The 2022 season is the first since the conference expanded to 12 teams in 2011 in which Pac-12 teams are not split into divisions. On May 18, 2022, the NCAA Division I Council approved a rule change that gave conferences complete freedom in choosing the participants in their championship games. On that same day, the Pac-12 announced that effective immediately, the championship game would feature the top two teams in the conference standings. The 2022 schedule, which was based on the conference's former North–South divisional model, did not change; the Pac-12 stated that it was reviewing multiple scheduling models for future seasons.

The Utah Utes’ participation in the 2022 Pac-12 Championship was decided by strength-of-schedule tiebreaker. Oregon, Utah, and Washington finished the regular season in a 3-way tie for 2nd place. Each team has a tied common opponent record and there was a tie for the next highest seed common opponent.

Previous season
The Utah Utes defeated Oregon Ducks 38–10 in the Pac-12 Football Championship Game.
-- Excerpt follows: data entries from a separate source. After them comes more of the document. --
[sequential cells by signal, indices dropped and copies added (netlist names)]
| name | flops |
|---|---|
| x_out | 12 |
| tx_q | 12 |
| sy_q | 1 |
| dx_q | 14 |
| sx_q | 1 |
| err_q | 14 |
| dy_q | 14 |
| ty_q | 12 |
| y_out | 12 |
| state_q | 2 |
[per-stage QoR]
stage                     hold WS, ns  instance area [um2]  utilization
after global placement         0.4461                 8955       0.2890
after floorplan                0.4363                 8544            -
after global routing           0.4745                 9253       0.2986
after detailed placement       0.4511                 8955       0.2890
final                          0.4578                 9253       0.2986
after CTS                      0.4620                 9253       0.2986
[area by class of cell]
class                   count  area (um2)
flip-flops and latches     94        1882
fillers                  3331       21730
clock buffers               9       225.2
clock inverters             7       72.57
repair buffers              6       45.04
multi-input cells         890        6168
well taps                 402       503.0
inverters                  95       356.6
### src/rtl/axi_lite_arbiter_2to1_if.sv
// AXI-lite channel bundle (AR/R/AW/W/B, no rresp, 2-bit bresp) used on both
// sides of the 2:1 arbiter. The master modport is the side that issues
// requests. The slave modport is the side that answers them.
interface axi_lite_arbiter_2to1_if #(
  parameter int unsigned ADDR_W = 32,
  parameter int unsigned DATA_W = 32
);
  logic [ADDR_W-1:0]   araddr;
  logic                arvalid;
  logic                arready;
  logic [DATA_W-1:0]   rdata;
  logic                rvalid;
  logic                rready;
  logic [ADDR_W-1:0]   awaddr;
  logic                awvalid;
  logic                awready;
  logic [DATA_W-1:0]   wdata;
  logic [DATA_W/8-1:0] wstrb;
  logic                wvalid;
  logic                wready;
  logic [1:0]          bresp;
  logic                bvalid;
  logic                bready;

  modport master (
    output araddr, arvalid, rready, awaddr, awvalid, wdata, wstrb, wvalid, bready,
    input  arready, rdata, rvalid, awready, wready, bresp, bvalid
  );

  modport slave (
    input  araddr, arvalid, rready, awaddr, awvalid, wdata, wstrb, wvalid, bready,
    output arready, rdata, rvalid, awready, wready, bresp, bvalid
  );
endinterface

### src/rtl/axi_lite_arbiter_2to1.sv
// 2:1 AXI-lite arbiter. M0 is the fetch unit and only reads. M1 is the
// load/store unit and both reads and writes. The single slave is the shared
// RAM port. Only one transaction is outstanding at a time. Ties are broken
// round-robin. An IDLE bubble separates consecutive transactions.
// Optional build macro ARB_STATS_EN adds per-master completion counters and
// a contention (wait) cycle counter.
module axi_lite_arbiter_2to1 #(
  parameter int unsigned ADDR_W = 32,
  parameter int unsigned DATA_W = 32
) (
  input  logic                   clk,
  input  logic                   rst,
  axi_lite_arbiter_2to1_if.slave  m0,
  axi_lite_arbiter_2to1_if.slave  m1,
  axi_lite_arbiter_2to1_if.master s
`ifdef ARB_STATS_EN
  ,
  output logic [31:0]            stat_m0_cnt,
  output logic [31:0]            stat_m1_cnt,
  output logic [31:0]            stat_wait_cnt
`endif
);

  typedef enum logic [1:0] {IDLE, RD_M0, RD_M1, WR_M1} state_t;

  state_t            state, state_next;
  logic              last_grant, last_grant_next;
  logic              ar_done, aw_done, w_done;
  logic              req0, req1;
  logic [ADDR_W-1:0] ar_addr_sel;
  logic [DATA_W-1:0] rd_data_sel;
  logic              unused_m0_wr;

  assign req0 = m0.arvalid;
  assign req1 = m1.awvalid | m1.arvalid;

  // M0 never writes, so its write-side inputs are intentionally ignored.
  assign unused_m0_wr = ^{m0.awaddr, m0.awvalid, m0.wdata, m0.wstrb, m0.wvalid, m0.bready};

  // State, grant history and per-channel handshake-done flags.
  always_ff @(posedge clk or negedge rst) begin
    if (!rst) begin
      state      <= IDLE;
      last_grant <= 1'b1;
      ar_done    <= 1'b0;
      aw_done    <= 1'b0;
      w_done     <= 1'b0;
    end else begin
      state      <= state_next;
      last_grant <= last_grant_next;
      if (state == IDLE) begin
        ar_done <= 1'b0;
        aw_done <= 1'b0;
        w_done  <= 1'b0;
      end else begin
        if (s.arvalid && s.arready) ar_done <= 1'b1;
        if (s.awvalid && s.awready) aw_done <= 1'b1;
        if (s.wvalid  && s.wready)  w_done  <= 1'b1;
      end
    end
  end

  // Grant decision and combinational routing of the granted master's channels.
  always_comb begin
    state_next      = state;
    last_grant_next = last_grant;
    ar_addr_sel     = '0;
    rd_data_sel     = '0;

    m0.arready = 1'b0; m0.rdata = '0; m0.rvalid = 1'b0;
    m0.awready = 1'b0; m0.wready = 1'b0; m0.bresp = '0; m0.bvalid = 1'b0;
    m1.arready = 1'b0; m1.rdata = '0; m1.rvalid = 1'b0;
    m1.awready = 1'b0; m1.wready = 1'b0; m1.bresp = '0; m1.bvalid = 1'b0;
    s.arvalid = 1'b0; s.rready = 1'b0;
    s.awaddr  = '0;   s.awvalid = 1'b0;
    s.wdata   = '0;   s.wstrb   = '0; s.wvalid = 1'b0; s.bready = 1'b0;

    case (state)
      IDLE: begin
        // M0 wins when alone, or on a tie when M1 had the previous grant.
        if (req0 && (!req1 || last_grant)) begin
          state_next      = RD_M0;
          last_grant_next = 1'b0;
        end else if (req1) begin
          state_next      = m1.awvalid ? WR_M1 : RD_M1;
          last_grant_next = 1'b1;
        end
      end
      RD_M0: begin
        ar_addr_sel = m0.araddr;
        s.arvalid   = m0.arvalid & ~ar_done;
        m0.arready  = s.arready & ~ar_done;
        rd_data_sel = s.rdata;
        m0.rdata    = rd_data_sel;
        m0.rvalid   = s.rvalid;
        s.rready    = m0.rready;
        if (s.rvalid && m0.rready) state_next = IDLE;
      end
      RD_M1: begin
        ar_addr_sel = m1.araddr;
        s.arvalid   = m1.arvalid & ~ar_done;
        m1.arready  = s.arready & ~ar_done;
        rd_data_sel = s.rdata;
        m1.rdata    = rd_data_sel;
        m1.rvalid   = s.rvalid;
        s.rready    = m1.rready;
        if (s.rvalid && m1.rready) state_next = IDLE;
      end
      WR_M1: begin
        s.awaddr   = m1.awaddr;
        s.awvalid  = m1.awvalid & ~aw_done;
        m1.awready = s.awready & ~aw_done;
        s.wdata    = m1.wdata;
        s.wstrb    = m1.wstrb;
        s.wvalid   = m1.wvalid & ~w_done;
        m1.wready  = s.wready & ~w_done;
        m1.bresp   = s.bresp;
        m1.bvalid  = s.bvalid;
        s.bready   = m1.bready;
        if (s.bvalid && m1.bready) state_next = IDLE;
      end
      default: state_next = IDLE;
    endcase

    s.araddr = ar_addr_sel;
  end

`ifdef ARB_STATS_EN
  // Completed transactions per master, plus cycles lost to the other master's grant.
  always_ff @(posedge clk or negedge rst) begin
    if (!rst) begin
      stat_m0_cnt   <= '0;
      stat_m1_cnt   <= '0;
      stat_wait_cnt <= '0;
    end else begin
      if (state == RD_M0 && s.rvalid && s.rready)
        stat_m0_cnt <= stat_m0_cnt + 32'd1;
      if ((state == RD_M1 && s.rvalid && s.rready) ||
          (state == WR_M1 && s.bvalid && s.bready))
        stat_m1_cnt <= stat_m1_cnt + 32'd1;
      if (((state == RD_M1 || state == WR_M1) && req0) || (state == RD_M0 && req1))
        stat_wait_cnt <= stat_wait_cnt + 32'd1;
    end
  end
`endif

endmodule
### src/flat_wrapper.sv
// flat-port wrapper written by rule: the top's interface ports become plain ports
module axi_lite_arbiter_2to1_flat 
#(
  parameter int unsigned ADDR_W = 32,
  parameter int unsigned DATA_W = 32
)
  (clk, rst, m0_araddr, m0_arvalid, m0_rready, m0_awaddr, m0_awvalid, m0_wdata, m0_wstrb, m0_wvalid, m0_bready, m0_arready, m0_rdata, m0_rvalid, m0_awready, m0_wready, m0_bresp, m0_bvalid, m1_araddr, m1_arvalid, m1_rready, m1_awaddr, m1_awvalid, m1_wdata, m1_wstrb, m1_wvalid, m1_bready, m1_arready, m1_rdata, m1_rvalid, m1_awready, m1_wready, m1_bresp, m1_bvalid, s_araddr, s_arvalid, s_rready, s_awaddr, s_awvalid, s_wdata, s_wstrb, s_wvalid, s_bready, s_arready, s_rdata, s_rvalid, s_awready, s_wready, s_bresp, s_bvalid);
  axi_lite_arbiter_2to1_if #(.ADDR_W(ADDR_W), .DATA_W(DATA_W)) m0_i ();
  axi_lite_arbiter_2to1_if #(.ADDR_W(ADDR_W), .DATA_W(DATA_W)) m1_i ();
  axi_lite_arbiter_2to1_if #(.ADDR_W(ADDR_W), .DATA_W(DATA_W)) s_i ();
  input  logic clk;
  input  logic rst;
  input wire logic [$bits(m0_i.araddr)-1:0] m0_araddr;
  input wire logic [$bits(m0_i.arvalid)-1:0] m0_arvalid;
  input wire logic [$bits(m0_i.rready)-1:0] m0_rready;
  input wire logic [$bits(m0_i.awaddr)-1:0] m0_awaddr;
  input wire logic [$bits(m0_i.awvalid)-1:0] m0_awvalid;
  input wire logic [$bits(m0_i.wdata)-1:0] m0_wdata;
  input wire logic [$bits(m0_i.wstrb)-1:0] m0_wstrb;
  input wire logic [$bits(m0_i.wvalid)-1:0] m0_wvalid;
  input wire logic [$bits(m0_i.bready)-1:0] m0_bready;
  output wire logic [$bits(m0_i.arready)-1:0] m0_arready;
  output wire logic [$bits(m0_i.rdata)-1:0] m0_rdata;
  output wire logic [$bits(m0_i.rvalid)-1:0] m0_rvalid;
  output wire logic [$bits(m0_i.awready)-1:0] m0_awready;
  output wire logic [$bits(m0_i.wready)-1:0] m0_wready;
  output wire logic [$bits(m0_i.bresp)-1:0] m0_bresp;
  output wire logic [$bits(m0_i.bvalid)-1:0] m0_bvalid;
  input wire logic [$bits(m1_i.araddr)-1:0] m1_araddr;
  input wire logic [$bits(m1_i.arvalid)-1:0] m1_arvalid;
  input wire logic [$bits(m1_i.rready)-1:0] m1_rready;
  input wire logic [$bits(m1_i.awaddr)-1:0] m1_awaddr;
  input wire logic [$bits(m1_i.awvalid)-1:0] m1_awvalid;
  input wire logic [$bits(m1_i.wdata)-1:0] m1_wdata;
  input wire logic [$bits(m1_i.wstrb)-1:0] m1_wstrb;
  input wire logic [$bits(m1_i.wvalid)-1:0] m1_wvalid;
  input wire logic [$bits(m1_i.bready)-1:0] m1_bready;
  output wire logic [$bits(m1_i.arready)-1:0] m1_arready;
  output wire logic [$bits(m1_i.rdata)-1:0] m1_rdata;
  output wire logic [$bits(m1_i.rvalid)-1:0] m1_rvalid;
  output wire logic [$bits(m1_i.awready)-1:0] m1_awready;
  output wire logic [$bits(m1_i.wready)-1:0] m1_wready;
  output wire logic [$bits(m1_i.bresp)-1:0] m1_bresp;
  output wire logic [$bits(m1_i.bvalid)-1:0] m1_bvalid;
  output wire logic [$bits(s_i.araddr)-1:0] s_araddr;
  output wire logic [$bits(s_i.arvalid)-1:0] s_arvalid;
  output wire logic [$bits(s_i.rready)-1:0] s_rready;
  output wire logic [$bits(s_i.awaddr)-1:0] s_awaddr;
  output wire logic [$bits(s_i.awvalid)-1:0] s_awvalid;
  output wire logic [$bits(s_i.wdata)-1:0] s_wdata;
  output wire logic [$bits(s_i.wstrb)-1:0] s_wstrb;
  output wire logic [$bits(s_i.wvalid)-1:0] s_wvalid;
  output wire logic [$bits(s_i.bready)-1:0] s_bready;
  input wire logic [$bits(s_i.arready)-1:0] s_arready;
  input wire logic [$bits(s_i.rdata)-1:0] s_rdata;
  input wire logic [$bits(s_i.rvalid)-1:0] s_rvalid;
  input wire logic [$bits(s_i.awready)-1:0] s_awready;
  input wire logic [$bits(s_i.wready)-1:0] s_wready;
  input wire logic [$bits(s_i.bresp)-1:0] s_bresp;
  input wire logic [$bits(s_i.bvalid)-1:0] s_bvalid;
  assign m0_i.araddr = m0_araddr;
  assign m0_i.arvalid = m0_arvalid;
  assign m0_i.rready = m0_rready;
  assign m0_i.awaddr = m0_awaddr;
  assign m0_i.awvalid = m0_awvalid;
  assign m0_i.wdata = m0_wdata;
  assign m0_i.wstrb = m0_wstrb;
  assign m0_i.wvalid = m0_wvalid;
  assign m0_i.bready = m0_bready;
  assign m0_arready = m0_i.arready;
  assign m0_rdata = m0_i.rdata;
  assign m0_rvalid = m0_i.rvalid;
  assign m0_awready = m0_i.awready;
  assign m0_wready = m0_i.wready;
  assign m0_bresp = m0_i.bresp;
  assign m0_bvalid = m0_i.bvalid;
  assign m1_i.araddr = m1_araddr;
  assign m1_i.arvalid = m1_arvalid;
  assign m1_i.rready = m1_rready;
  assign m1_i.awaddr = m1_awaddr;
  assign m1_i.awvalid = m1_awvalid;
  assign m1_i.wdata = m1_wdata;
  assign m1_i.wstrb = m1_wstrb;
  assign m1_i.wvalid = m1_wvalid;
  assign m1_i.bready = m1_bready;
  assign m1_arready = m1_i.arready;
  assign m1_rdata = m1_i.rdata;
  assign m1_rvalid = m1_i.rvalid;
  assign m1_awready = m1_i.awready;
  assign m1_wready = m1_i.wready;
  assign m1_bresp = m1_i.bresp;
  assign m1_bvalid = m1_i.bvalid;
  assign s_araddr = s_i.araddr;
  assign s_arvalid = s_i.arvalid;
  assign s_rready = s_i.rready;
  assign s_awaddr = s_i.awaddr;
  assign s_awvalid = s_i.awvalid;
  assign s_wdata = s_i.wdata;
  assign s_wstrb = s_i.wstrb;
  assign s_wvalid = s_i.wvalid;
  assign s_bready = s_i.bready;
  assign s_i.arready = s_arready;
  assign s_i.rdata = s_rdata;
  assign s_i.rvalid = s_rvalid;
  assign s_i.awready = s_awready;
  assign s_i.wready = s_wready;
  assign s_i.bresp = s_bresp;
  assign s_i.bvalid = s_bvalid;
  axi_lite_arbiter_2to1 #(.ADDR_W(ADDR_W), .DATA_W(DATA_W)) u_core (.clk(clk), .rst(rst), .m0(m0_i), .m1(m1_i), .s(s_i));
endmodule
### config.mk
export PLATFORM = sky130hd
export DESIGN_NAME = axi_lite_arbiter_2to1_flat
export DESIGN_NICKNAME = d
export VERILOG_FILES = /design/src/rtl/axi_lite_arbiter_2to1_if.sv /design/src/rtl/axi_lite_arbiter_2to1.sv /design/src/flat_wrapper.sv
export SDC_FILE = /design/constraint.sdc
export NUM_CORES = 1
export LEC_CHECK = 0
export CAP_MARGIN = 20
export CORE_AREA = 2 2 167 169
export DETAILED_ROUTE_END_ITERATION = 7
export DIE_AREA = 0 0 169 171
export PLACE_DENSITY = 0.4
export SETUP_SLACK_MARGIN = 0.5
export SLEW_MARGIN = 20
export SYNTH_ARGS = -nofsm -noshare
export SYNTH_HDL_FRONTEND = slang
export SYNTH_SLANG_ARGS = --single-unit
### constraint.sdc
create_clock -name clk -period 2.4 [get_ports clk]
set_clock_uncertainty 0.2 [all_clocks]
set_input_delay 0.24 -clock clk [delete_from_list [all_inputs] [get_ports clk]]
set_output_delay 0.24 -clock clk [all_outputs]
set_load 0.01 [all_outputs]
# Word-level counts from Yosys, hierarchy flattened
# Cells that the tools add are included.
[classes]
addsub = 0
mul = 0
n_div = 0
order_cmp = 0
eq_ne = 7
n_shift = 0
mux = 34
bitwise_logic = 11
n_reduce_logical = 16
[op_table]
columns = ["operator", "n"]
rows = [
  ["two-way mux 32 bit", 4],
  ["one-hot mux 32 bit (2 select lines)", 1],
  ["two-way mux 1 bit", 19],
  ["two-way mux 2 bit", 6],
  ["one-hot mux 2 bit (4 select lines)", 1],
  ["nonzero test 2 bit", 4],
  ["bitwise AND 1 bit", 7],
  ["logical AND 1 bit", 7],
  ["!= test 2 x 1 -> 1 bit (second input constant)", 3],
  ["== test 2 bit (second input constant)", 2],
  ["two-way mux 4 bit", 1],
  ["one-hot mux 1 bit (2 select lines)", 2],
  ["AND reduction 4 bit", 1],
  ["!= test 3 x 2 -> 1 bit (second input constant)", 1],
  ["inverter 1 bit", 3],
  ["== test 2 x 1 -> 1 bit (second input constant)", 1],
  ["zero test 2 bit", 1],
  ["AND reduction 2 bit", 1],
  ["zero test 1 bit", 1],
  ["logical OR 1 bit", 1],
  ["bitwise OR 1 bit", 1],
]
[word_totals]
register_bits = 6
latch_bits = 0
mem_bits_rw = 0
mem_bits_ro = 0
output_inout_bits = 183
word_cells = 73
n_memories = 0

# Depth between registers and ports, before layout
[depth]
ltp_word = 6
mapped_depth = 7
ltp_nobuf = 6

# Least setup slack after synthesis
# OpenSTA, ideal clock, no wires.
[synth_timing]
path_type = "flip-flop to output port"
startpoint = "register u_core.state[1]"
endpoint = "output m0_rdata[10]"
arrival_ns = 1.339
t_required_ns = 1.960
path_slack_ns = 0.621
stages_incl_launch_ff = 6
path_buffers = 2
cell_sequence = "dfrtp_1 -> inv_1 -> ha_1 -> clkbuf_1 -> clkbuf_1 -> and2_1"
[synth_between]
elab_chain_cells = 2
[synth_rtl]
columns = ["item", "line", "source"]
rows = [
  ["start, declared", "axi_lite_arbiter_2to1.sv:26", "state_t state, state_next;"],
  ["start signal, assigned", "axi_lite_arbiter_2to1.sv:49", "state <= state_next;"],
  ["== test 2 x 1 -> 1 bit", "axi_lite_arbiter_2to1.sv:78", "case (state)"],
  ["two-way mux 32 bit", "axi_lite_arbiter_2to1.sv:78", ""],
  ["end, declared", "flat_wrapper.sv:23", "output wire logic [$bits(m0_i.rdata)-1:0] m0_rdata;"],
]
# No other way between the ends.

# Worst setup path in the final report
[layout_timing]
startpoint = "register u_core.state[1]"
endpoint = "output s_arvalid"
[layout_between]
elab_chain_cells = 2
elab_cells_between_ends = 3
[layout_rtl]
columns = ["item", "line", "source"]
rows = [
  ["== test 2 bit / == test 2 x 1 -> 1 bit (equally long branches)", "axi_lite_arbiter_2to1.sv:78", ""],
  ["one-hot mux 1 bit (2 select lines) (*)", "axi_lite_arbiter_2to1.sv:78", ""],
  ["end, declared", "flat_wrapper.sv:46", "output wire logic [$bits(s_i.arvalid)-1:0] s_arvalid;"],
]
# Every way passes the cells marked *; elsewhere a longest branch is shown, timed or not.

==> metrics list <==
- The flow ran to the end, and the final reports show no timing, DRC or antenna violations.
- Count of input and output buffers: 357
- The placed instances occupy a cell area of 5970 um2.
- Setup slack closes at 277 ps.
- The Yosys step of the flow raised 0 warnings.
- In the finished design, the share of the clock period the worst path needs comes to 0.885.
- By area, the combinational part of the netlist is dominated by simple AND/OR/NAND/NOR gates.
* Critical path class: flip-flop to output port
- After floorplanning, the core was divided into 61 placement rows.
- The first global-routing pass estimated 20.5 mm of wire.
* Sequential share of the synthesized area: 0.0808
- Combined global-route utilization of all metal layers: 0.0931
- After layout, the minimum clock period comes to 2120 ps.
- Maximum number of pins on one net before global-route repair: 21
* Detailed Route Iter0 Violations: 52
- Total standard cell area after synthesis: 1870 um2
- CTS placed an instance of sky130_fd_sc_hd__clkbuf_16 at the clock tree root.
* Total clock sinks: 6
- Insertion delay to the later sink of the worst-skew pair: 230 ps
- The synthesized design contains 6 register bits.
* Critical path capture point type: output port
- Placer's final routability congestion estimate: 0.656
* Mean routed wirelength per cell: 15.1 um
- The die is 171 um tall.
- Pre-CTS setup slack: 26.0 ps
- First-pass iteration count of the detailed router: 4
- Synthesis-to-finish area growth: 277%
- The repair_antennas step left the layout with diodes totalling 0.
* Clk buf depth: 2
- Maximum Capacitance Violations: 0
* Areal power density over the cells: 928 nW/um2
- The final layout contains 941 nets.
* Hold Crit Class: primary input to async pin
* Initial Utilization: 0.0686
* Mux contribution to synthesized area: 0.0107
- Number of antenna violations at the first check in global routing: 0
- VDD sags by at most 0.339 mV.
- Remaining DRCs: 0
* Compound-Gate Fraction of Synth Area: 0.166
- The core region is 27300 um2.
- Number of global-route vias before repair: 3528
- In the routed layout, each cell is associated on average with a via count of 3.46.
- Boundary pin count: 434
* Instance count after placement with tap cells included: 973
* Leakage power summed over all cells: 3.17 nW
* Total via count after detailed routing: 3568
- Setup repair after global routing could not meet its margin everywhere.
- In this run, distinct cell masters in the synthesized netlist total 24.
- Simple-gate share of the synthesized area: 0.629
* Post-DRT Antenna Nets: 0
* Fmax achieved: 471 MHz
* Total overflow reported by the global router: 0
- CTS built an H-tree with a depth of 1.
- Die area: 28900 um2
- Arithmetic-cell share of the synthesized area counting full adders, half adders and majority gates: 0.0267
- Final Max Tran Viols: 0
- Crit start category: flip-flop
* Layout cells sized above 1: 0.550
* Clock tree from TritonCTS: done
- At the worst endpoint, the required time is 1960 ps.
- Setup violations remaining at the end of the flow were counted as 0.
- Maximum fanout along the worst path: 6
- Summed over all failing endpoints, the final setup total negative slack is 0 ps.
- Post-detailed-placement half-perimeter wirelength: 10.6 mm
* Total clock buffers created by CTS: 3
* Final std cell area, no fill: 7060 um2
- The count of endpoints failing hold in the final timing report is 0.
- A synthesized cell averages 6.67 um2.
- Routed WL: 15.6 mm
- Of the total synthesized cell area, the portion taken by XOR and XNOR cells is 0.
- Synthesis handed over a netlist of 281 instances.
* Final non-filler cell total: 1031
- Power after layout: 6.55 mW
- For the worst setup path, the data arrival time is 1680 ps.
- After clock tree synthesis, the clock-pin slew on the worst setup and hold paths is 30 ps.
* Floorplan die width: 169 um
-- state kept, by name, indices dropped and copies added, names as in the netlist --
register           count
u_core.aw_done         1
u_core.state           2
u_core.ar_done         1
u_core.w_done          1
u_core.last_grant      1
-- where the power goes --
part / switching (mW) / internal (mW) / total [mW]
clock network: 0.0556 / 0.220 / 0.276
registers: 0.0312 / 0.143 / 0.174
logic: 2.40 / 3.70 / 6.10
-- cells in the final DEF, fill, tap and decap left out, types with 4 or more instances in the layout --
cell type and instances:
sky130_fd_sc_hd__ha_4 4, sky130_fd_sc_hd__conb_1 5, sky130_fd_sc_hd__a22oi_2 33, sky130_fd_sc_hd__buf_4 14, sky130_fd_sc_hd__clkdlybuf4s50_1 179, sky130_fd_sc_hd__and2_4 77
sky130_fd_sc_hd__dfrtp_1 5, sky130_fd_sc_hd__buf_12 19, sky130_fd_sc_hd__and2_1 61, sky130_fd_sc_hd__buf_2 60, sky130_fd_sc_hd__nor2_1 4, sky130_fd_sc_hd__buf_6 93
sky130_fd_sc_hd__a21oi_1 6, sky130_fd_sc_hd__buf_16 12, sky130_fd_sc_hd__clkbuf_2 40, sky130_fd_sc_hd__nand2_1 4, sky130_fd_sc_hd__nor2b_1 30, sky130_fd_sc_hd__and3b_1 4
sky130_fd_sc_hd__clkbuf_16 10
-- stage by stage --
stage                     utilization  hold slack (ps)
after floorplan                     -             -256
after global placement          0.218              293
after detailed placement        0.218              313
after CTS                       0.240             72.5
after global routing            0.259             88.9
final                           0.259             67.0
-- cell families (layout without fill, tap and decap cells) --
| logic type | count (synthesis) | after routing |
|---|---|---|
| buf+inv | 35 | 435 |
| other cells | 1 | 5 |
| simple gates | 189 | 189 |
| mux | 2 | 2 |
| flops | 6 | 6 |
| compound gates | 44 | 44 |
| fa+ha+maj | 4 | 4 |
-- what timing repair did --
item | CTS | global route
endpoints found under the setup margin | 180 | 174
endpoints found under the hold margin | 0 | 0
setup buffers | 25 | 10
cloned | 12 | 7
resized for setup | 664 | 255
pin swaps | 12 | 10
hold buffers | 0 | 0
-- layout make-up --
class                      instances  area, um2
clock buffer                       4       78.8
multi-input combinational        244       2000
timing repair buffer             428       4390
inverter                           3       11.3
tap                              346        433
sequential                         6        151
fill                            2974      20300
Six teams participated in bowl games, finishing with a record of 0–5 & one no contest. Oregon State lost to Utah State in the Jimmy Kimmel LA Bowl, 13–24. UCLA & NC State did not play the Holiday Bowl due to Covid issues with UCLA, the game was ruled a no contest. Oregon lost to Oklahoma in the Alamo Bowl, 32–47. Arizona State lost to Wisconsin in the Las Vegas Bowl, 13–20. Washington State lost to Central Michigan in the Sun Bowl, 21–24. Utah lost to Ohio State in the Rose Bowl, 45–48.

Preseason
2022 Pac-12 Spring Football and number of signees on signing day:

Arizona – 22
Arizona State – 17
California – 21
Colorado – 20
Oregon – 23
Oregon State – 16
Stanford – 21
UCLA – 12
USC – 26
Utah – 18
Washington – 10
Washington State – 25

Recruiting classes

Pac-12 Media Days
The Pac-12 conducted its 2022 Pac-12 media day on July 29, 2022, at the Novo Theater, LA Live (Pac-12 Network).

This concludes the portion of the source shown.